Women who helped settle southwest Minnesota
Part II
During the Depression, men and women worked together to eke out a living. In some ways, rural people did not suffer as much as those who lived in large urban areas, because at least the farmers had land to continue to raise large gardens and livestock for family consumption.
During the World War II years, more than 2 million men from across the nation left their farms to enter the armed forces. When it became apparent that more help was needed on the farms than what the farmwomen and children could handle (especially, to harvest the crops) the government instituted the Woman’s Land Army (WLA). It is estimated that 1.5 million non-farm women were placed in farm jobs during those years. By the end of the war, these women had won the approval of once-skeptical farmers — and they had maintained the food supply for the country.

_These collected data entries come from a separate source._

**src/rtl/mem_lsu.sv**
```systemverilog
// MEM-stage load/store unit: one req/gnt + rvalid data-memory access per load/store, with WB alignment/extension.
// Optional MISALIGN_TRAP_EN: misaligned half/word accesses complete with o_misaligned instead of being forced aligned.
module mem_lsu #(
    parameter int RESP_TIMEOUT = 255,
    parameter int TMO_W        = 8
) (
    input  logic        i_clk,
    input  logic        i_rst,
    input  logic        i_valid,
    input  logic        i_memRead,
    input  logic        i_memWrite,
    input  logic [2:0]  i_func3,
    input  logic [31:0] i_addr,
    input  logic [31:0] i_storeData,
    output logic        o_stall,
    output logic        o_valid,
    output logic [31:0] o_loadData,
    output logic        o_err,
    output logic        o_misaligned,
    output logic        o_dmemReq,
    input  logic        i_dmemGnt,
    output logic [31:0] o_dmemAddr,
    output logic        o_dmemWe,
    output logic [3:0]  o_dmemBe,
    output logic [31:0] o_dmemWdata,
    input  logic        i_dmemRvalid,
    input  logic [31:0] i_dmemRdata,
    output logic [1:0]  dbg_state
);
    typedef enum logic [1:0] {S_IDLE = 2'd0, S_REQ = 2'd1, S_WAIT = 2'd2} state_t;

    localparam logic [TMO_W-1:0] TMO_LAST = TMO_W'(RESP_TIMEOUT - 1);

    state_t            state_q, state_d;
    logic [TMO_W-1:0]  tmo_q, tmo_d;
    logic [31:0]       addr_q, wdata_q, data_q;
    logic [3:0]        be_q;
    logic [2:0]        func3_q;
    logic [1:0]        lane_q;
    logic              we_q, done_q, done_d, err_q, err_d;
    logic              start, illegal, load_ok, store_ok, capture, latch, tmo_hit;
    logic [1:0]        lane_new;
    logic [3:0]        be_new;
    logic [31:0]       wdata_new, shifted, ext;
`ifdef MISALIGN_TRAP_EN
    logic              mis_q, mis_d, misalign;
`endif

    // Field decode for a new access; sub-word lanes are forced aligned by size.
    always_comb begin
        load_ok  = (i_func3 == 3'b000) || (i_func3 == 3'b001) || (i_func3 == 3'b010) ||
                   (i_func3 == 3'b100) || (i_func3 == 3'b101);
        store_ok = !i_func3[2] && (i_func3[1:0] != 2'b11);
        illegal  = (i_memRead && i_memWrite) || (i_memRead && !load_ok) ||
                   (i_memWrite && !store_ok);
        lane_new = 2'b00;
        be_new   = 4'hF;
        case (i_func3[1:0])
            2'b00:   begin lane_new = i_addr[1:0];       be_new = 4'b0001 << lane_new; end
            2'b01:   begin lane_new = {i_addr[1], 1'b0}; be_new = 4'b0011 << lane_new; end
            default: begin lane_new = 2'b00;             be_new = 4'hF;                end
        endcase
        case (i_func3[1:0])
            2'b00:   wdata_new = {4{i_storeData[7:0]}};
            2'b01:   wdata_new = {2{i_storeData[15:0]}};
            default: wdata_new = i_storeData;
        endcase
`ifdef MISALIGN_TRAP_EN
        misalign = ((i_func3[1:0] == 2'b01) && i_addr[0]) ||
                   ((i_func3[1:0] == 2'b10) && (i_addr[1:0] != 2'b00));
`endif
    end

    always_comb begin
        shifted = i_dmemRdata >> {lane_q, 3'b000};
        case (func3_q)
            3'b000:  ext = {{24{shifted[7]}}, shifted[7:0]};
            3'b001:  ext = {{16{shifted[15]}}, shifted[15:0]};
            3'b100:  ext = {24'd0, shifted[7:0]};
            3'b101:  ext = {16'd0, shifted[15:0]};
            default: ext = i_dmemRdata;
        endcase
    end

    always_comb begin
        state_d = state_q;
        done_d  = 1'b0;
        err_d   = 1'b0;
        capture = 1'b0;
        latch   = 1'b0;
        o_stall = 1'b0;
        o_valid = done_q;
`ifdef MISALIGN_TRAP_EN
        mis_d   = 1'b0;
`endif
        // A completion cycle blocks a new start so a held EX/MEM entry is not reissued.
        start   = (state_q == S_IDLE) && i_valid && (i_memRead || i_memWrite) && !done_q;
        tmo_hit = (RESP_TIMEOUT != 0) && (tmo_q == TMO_LAST);
        case (state_q)
            S_IDLE: begin
                if (start) begin
                    o_stall = 1'b1;
                    if (illegal) begin
                        done_d = 1'b1;
                        err_d  = 1'b1;
                    end
`ifdef MISALIGN_TRAP_EN
                    else if (misalign) begin
                        done_d = 1'b1;
                        mis_d  = 1'b1;
                    end
`endif
                    else begin
                        capture = 1'b1;
                        state_d = S_REQ;
                    end
                end
            end
            S_REQ: begin
                o_stall = 1'b1;
                if (i_dmemGnt && we_q) begin
                    state_d = S_IDLE;
                    o_valid = 1'b1;
                    o_stall = 1'b0;
                end else if (tmo_hit) begin
                    state_d = S_IDLE;
                    done_d  = 1'b1;
                    err_d   = 1'b1;
                end else if (i_dmemGnt) begin
                    state_d = S_WAIT;
                end
            end
            S_WAIT: begin
                o_stall = 1'b1;
                if (i_dmemRvalid) begin
                    latch   = 1'b1;
                    done_d  = 1'b1;
                    state_d = S_IDLE;
                end else if (tmo_hit) begin
                    state_d = S_IDLE;
                    done_d  = 1'b1;
                    err_d   = 1'b1;
                end
            end
            default: state_d = S_IDLE;
        endcase
        tmo_d = ((state_q == S_IDLE) || (state_d == S_IDLE)) ? '0 : tmo_q + 1'b1;
    end

    always_ff @(posedge i_clk) begin
        if (i_rst) begin
            state_q <= S_IDLE;
            tmo_q   <= '0;
            addr_q  <= '0;
            wdata_q <= '0;
            data_q  <= '0;
            be_q    <= '0;
            func3_q <= '0;
            lane_q  <= '0;
            we_q    <= 1'b0;
            done_q  <= 1'b0;
            err_q   <= 1'b0;
`ifdef MISALIGN_TRAP_EN
            mis_q   <= 1'b0;
`endif
        end else begin
            state_q <= state_d;
            tmo_q   <= tmo_d;
            done_q  <= done_d;
            err_q   <= err_d;
            data_q  <= latch ? ext : 32'd0;
`ifdef MISALIGN_TRAP_EN
            mis_q   <= mis_d;
`endif
            if (capture) begin
                addr_q  <= {i_addr[31:2], 2'b00};
                wdata_q <= wdata_new;
                be_q    <= be_new;
                func3_q <= i_func3;
                lane_q  <= lane_new;
                we_q    <= i_memWrite;
            end
        end
    end

    assign o_dmemReq   = (state_q == S_REQ);
    assign o_dmemAddr  = addr_q;
    assign o_dmemWdata = wdata_q;
    assign o_dmemWe    = o_dmemReq && we_q;
    assign o_dmemBe    = o_dmemReq ? be_q : 4'd0;
    assign o_loadData  = data_q;
    assign o_err       = err_q;
    assign dbg_state   = state_q;
`ifdef MISALIGN_TRAP_EN
    assign o_misaligned = mis_q;
`else
    assign o_misaligned = 1'b0;
`endif
endmodule
```
**config.mk**
```make
export PLATFORM = sky130hd
export DESIGN_NAME = mem_lsu
export DESIGN_NICKNAME = d
export VERILOG_FILES = /design/src/rtl/mem_lsu.sv
export SDC_FILE = /design/constraint.sdc
export NUM_CORES = 1
export LEC_CHECK = 0
export ABC_AREA = 1
export BUFFER_PORTS_ARGS = -buffer_cell sky130_fd_sc_hd__buf_2
export CORE_MARGIN = 3
export CORE_UTILIZATION = 48
export CTS_CLUSTER_DIAMETER = 150
export CTS_CLUSTER_SIZE = 25
export DETAILED_ROUTE_END_ITERATION = 10
export PLACE_DENSITY = 0.83
export SLEW_MARGIN = 20
export SYNTH_ARGS = -nofsm -noshare
export SYNTH_HDL_FRONTEND = slang
export SYNTH_SLANG_ARGS = --single-unit
```
**constraint.sdc**
```tcl
create_clock -name i_clk -period 1.6 [get_ports i_clk]
set_input_delay 0.16 -clock i_clk [delete_from_list [all_inputs] [get_ports i_clk]]
set_output_delay 0.16 -clock i_clk [all_outputs]
set_load 0.01 [all_outputs]
```
==> flow_summary.json <==
{
  "status": "complete, but fails checks",
  "violations": "setup timing",
  "yosysTopAreaCellShare": 0.457,
  "r2r_start": "dbg_state[0]",
  "drv_cap": 0,
  "n_antenna_cell": 0,
  "drtAntennaViolNets": 0,
  "place_congestion": 0.908,
  "drc": 0,
  "hold_path_depth": 5,
  "hpwlAfterDp_um": 10700,
  "arrival_ns": 1.47,
  "avgSynthCellArea_sq_um": 6.90,
  "gr-usage-all-layers": 0.324,
  "synthFlopType": "dfxtp_1",
  "dp.cells": 1055,
  "clkLatencyLatePin_ns": 0.52,
  "start_util": 0.506,
  "leakage_nw": 3.93,
  "synth_fa_ha_area_frac": 0.00492,
  "clk_pin_slew_ns": 0.06,
  "dieArea_sq_um": 11900,
  "fin_ws_ns": -0.0349,
  "io_buffers": 210,
  "fp.dieH_um": 109,
  "reg2reg_slack_ns": 0.01,
  "numCtsBuffers": 17,
  "ys_seq_area_frac": 0.457,
  "core_sq_um": 10000,
  "ys_seq_elements": 116,
  "routed_wl_um": 19800,
  "cellPowerDensity_nw_per_um2": 1080,
  "cts_tree": "done",
  "synth_xor_area_frac": 0.0103,
  "grt_pass1_wl_um": 30100,
  "synth_top_area_cell": "dfxtp_1",
  "ys_types": 27,
  "crit_fanout": 6,
  "hold_viol": 0,
  "cts_sinks": 116,
  "rr_worst_depth": 9,
  "period_share": 1.02,
  "fin_tns_setup_ns": -0.0536,
  "synthTopCellsByCount": "249 x nand2_1, 116 x dfxtp_1, 87 x a21oi_1",
  "clockRootBuffer": "clkbuf_8",
  "endpoint_kind": "output pin",
  "synth_most_common_cell": "nand2_1",
  "synth_area_sq_um": 5080,
  "async_flop_share": 0,
  "cts_buffer_depth": 2,
  "stdcell_count": 1173,
  "num_io_pins": 214,
  "finalInstanceArea_sq_um": 7870,
  "fin_skew_ns": 0.0199,
  "irDropWorstVdd_mv": 0.690,
  "synth-compound-area-share": 0.164,
  "pre_cts_slack_ns": 0.0389,
  "fin_crit_ns": 1.63,
  "dieWidth_um": 109,
  "synthTopCellsByArea": "dfxtp_1 46%, nand2_1 18%, a21oi_1 8.6%, inv_1 5.1%, o21ai_0 4.8%",
  "areaGrowthSynthToFinish_pct": 54.8,
  "via_count": 6438,
  "r2r_end": "o_dmemAddr[2]",
  "grt_pass1_vias": 6179,
  "yosys.area_share.simple": 0.263,
  "hold_class": "in2reg",
  "slowest_delay_ns": 0.37,
  "rsz0062_at_grt": "true",
  "synth-edff-count": 0,
  "via_per_inst": 5.49,
  "synthMuxAreaShare": 0,
  "fin_nets": 1135,
  "antenna_found_initial": 0,
  "min_from": "i_dmemRdata[15]",
  "wl_per_cell_um": 16.8,
  "cp.required_ns": 1.44,
  "layout-drive-gt1-share": 0.287,
  "critPathKind": "reg2out",
  "firstDrtPassIters": 6,
  "yosys_warnings": 0,
  "fp-row-count": 36,
  "place_area_sq_um": 6270,
  "drv_slew": 0,
  "hold_end": "o_loadData[15]",
  "synthCells": 736,
  "cpMaxStageDelayCell": "dfxtp_4",
  "synth_top_family_by_area": "simple AND/OR/NAND/NOR gates",
  "final-setup-viol-count": 3,
  "grt-ovfl-total": 0,
  "drtIter0Drc": 486,
  "htreeDepth": 4,
  "grt_max_degree": 43,
  "path_cells": "inv_2 > nor2_4 > inv_4 > o21ai_2 > buf_2",
  "crit_path_start_kind": "register",
  "max_freq_mhz": 612
}
[stage by stage]
| step | total power, mW | hold WS [ns] | util |
|---|---|---|---|
| floorplan | 3.72 | 0.304 | - |
| global placement | 4.12 | 0.409 | 0.624 |
| detailed placement | 4.14 | 0.412 | 0.624 |
| CTS | 8.34 | 0.00365 | 0.769 |
| global route | 8.75 | 0.0264 | 0.783 |
| finish | 8.49 | 0.0143 | 0.783 |
[worst max-delay path by stage]
| stage | endpoint | cells past startpoint | startpoint |
|---|---|---|---|
| 6_report | o_valid | 5 | dbg_state[0] |
| 5_1_grt | o_valid | 5 | dbg_state[0] |
| 4_1_cts | o_valid | 5 | dbg_state[0] |
| 3_5_place_dp | be_q[2] | 8 | dbg_state[1] |
| 3_3_place_gp | be_q[2] | 8 | dbg_state[0] |
| 2_1_floorplan | tmo_q[0] | 8 | dbg_state[0] |
[logic make-up after synthesis]
family          after synthesis
fa+ha+maj                     2
other cells                   1
compound gates              157
buf+inv                     119
xor+xnor                      6
simple gates                335
flops                       116
[timing repair]
action                                  CTS  global route
gates cloned                              0             1
buffers inserted                          2             5
pin swaps                                 2             5
gates resized for setup                  12            26
hold endpoints to repair                 76             0
hold buffers                             78             0
endpoints found under the setup margin    7            24
[per-layer routing]
metal | vias to the layer above | GRT usage | wire length, um | part of all wire
li1 | 2916 | - | - | -
met1 | 2853 | 0.361 | 6940 | 0.35
met2 | 547 | 0.552 | 9510 | 0.48
met3 | 122 | 0.0995 | 2170 | 0.11
met4 | 0 | 0.172 | 1140 | 0.058
met5 | - | 0 | 0 | 0
[registers in the layout, summed over array words and instances (netlist names)]
name,count
be_q,4
dbg_state,2
lane_q,2
done_q,1
o_dmemAddr,30
o_dmemWdata,32
tmo_q,8
we_q,1
o_loadData,32
o_err,1
func3_q,3
[critical path: cells and delay by family (launching register included)]
family	cells	cell delay, ns
AND/OR/NAND/NOR	1	0.17
flip-flops	1	0.37
AO/OA/AOI/OAI	1	0.13
buffers and inverters	3	0.27
[final cells by class]
cell class	instances	area [sq um]
Multi-Input combinational cell	503	2330
Clock inverter	15	218
Inverter	72	275
Clock buffer	17	414
Timing Repair Buffer	317	2130
Fill cell	623	2180
Sequential cell	116	2330
Tap cell	133	166
[where the power goes]
part | switching, mW | total [mW] | internal [mW]
clock network | 1.52 | 4.10 | 2.58
registers | 0.0707 | 3.07 | 3.00
logic | 0.749 | 1.32 | 0.574
[cells in the final DEF (no fill, tap or decap), types with 5 or more instances in the layout]
cell,n
buf_4,25
a21boi_0,5
buf_2,207
nor2_1,30
dfxtp_1,113
inv_1,66
o211ai_1,5
o31ai_1,7
dlygate4sd3_1,78
clkbuf_16,17
nand3_1,45
nand2_1,247
inv_6,6
a21oi_1,81
a21oi_2,6
o21ai_0,45
o21ai_1,5
Power figures use the tool's default switching activity.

During the farm crisis of the1980s, things began to change. More and more women began to work off the farm. They needed to do this for the survival of the family farm itself. Ironically, this did not mean that they had fewer chores on the farm — it only added to their already heavy burden.
In 1988 Sharon Danes, assistant professor at the University of Minnesota, conducted a survey with the following results: 75 percent of farm women take care of farm animals; 98 percent run farm errands; 86 percent do the farm bookkeeping; 70 percent do fieldwork such as disking, plowing, cultivating and harvesting; 43 percent make major farm equipment decisions; and 31 percent market products. Also, 66 percent of farmwomen are employed off the farm.
Danes also indicated that “middle-aged farm women carry the burden of heavy loads of paid and unpaid work. At a time in their lives when non-farm contemporaries are slowing down, older women continue with activities — many of which are unpaid, unrecognized and undervalued. Nobody’s had a feel for their role overload because other studies haven’t looked at all the roles together.”
Farmwomen continue to play an important role in the business operation of the family farm. They continue to work alongside their husbands, performing the work that contributes to the economic prosperity of the family farm. But, because they are not paid a salary, and because they are not highly visible, their labor is not recognized for its “dollar” contribution to the rural economy.
A 1994 study by Wayne State University has determined that a farmwoman today is worth $27,500 to a farm. Women put in 68 hours per week of unpaid domestic work, 22 hours of farm chores and five hours of volunteer work. Women with off-farm jobs average 30 hours a week at work. They also often provide the health insurance coverage through their job benefits. The same study says that farmers are worth $23,700.
Farm wives continue to be a very important resource to the operation and prosperity of the family farm, as they were during the early days of settlement. Women’s work is never done — the work is still hard — the hours long. What is changing is that society is beginning to recognize and respect the contribution women have always made to the continuance of rural life.